PENOSCROTAL TRANSPOSITION: REVIEW OF 53 PATIENTS

Abstract

Penoscrotal transposition is a rare congenital abnormality of the external genitalia. We determine whether there is a genetic basis for this disorder, define the incidence of coexisting organ system anomalies, and compare the results of surgical techniques to correct transposition and hypospadias. We report the largest, single institution series of 53 patients 1 day to 30 years old with penoscrotal transposition. Of the patients 13% had a family history of penoscrotal transposition. Interestingly, we identified 1 family in which inheritance occurred in an X-linked recessive manner. There were 17 (32%) patients who had abnormalities in other organ systems, with the genitourinary system in 9 affected most. A total of 79% of patients had hypospadias and 81% chordee.
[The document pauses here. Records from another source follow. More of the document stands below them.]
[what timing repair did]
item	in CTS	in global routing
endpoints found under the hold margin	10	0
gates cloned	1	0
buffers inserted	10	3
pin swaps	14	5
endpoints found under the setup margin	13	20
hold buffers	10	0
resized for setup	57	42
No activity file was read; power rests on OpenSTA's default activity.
These anomalies were corrected with a single stage Thiersch-Duplay urethroplasty in 6 patients and complex repair with bladder or buccal mucosa, or a staged procedure in 34. Complication rates for urethroplasty were similar. Correction of the transposition included a Glenn-Anderson technique in 37 patients, Singapore rotational flaps in 7 and V-Y procedure in 6. The Glenn-Anderson repair produced the best cosmetic results and was associated with a significantly lower incidence of complications (p = 0.001). We identified a subgroup of patients with a family history of penoscrotal transposition. Treatment requires an awareness of the association with other organ system anomalies. The Glenn-Anderson technique was the most successful method to correct transposition. Most patients required release of chordee and complex urethroplasty for hypospadias.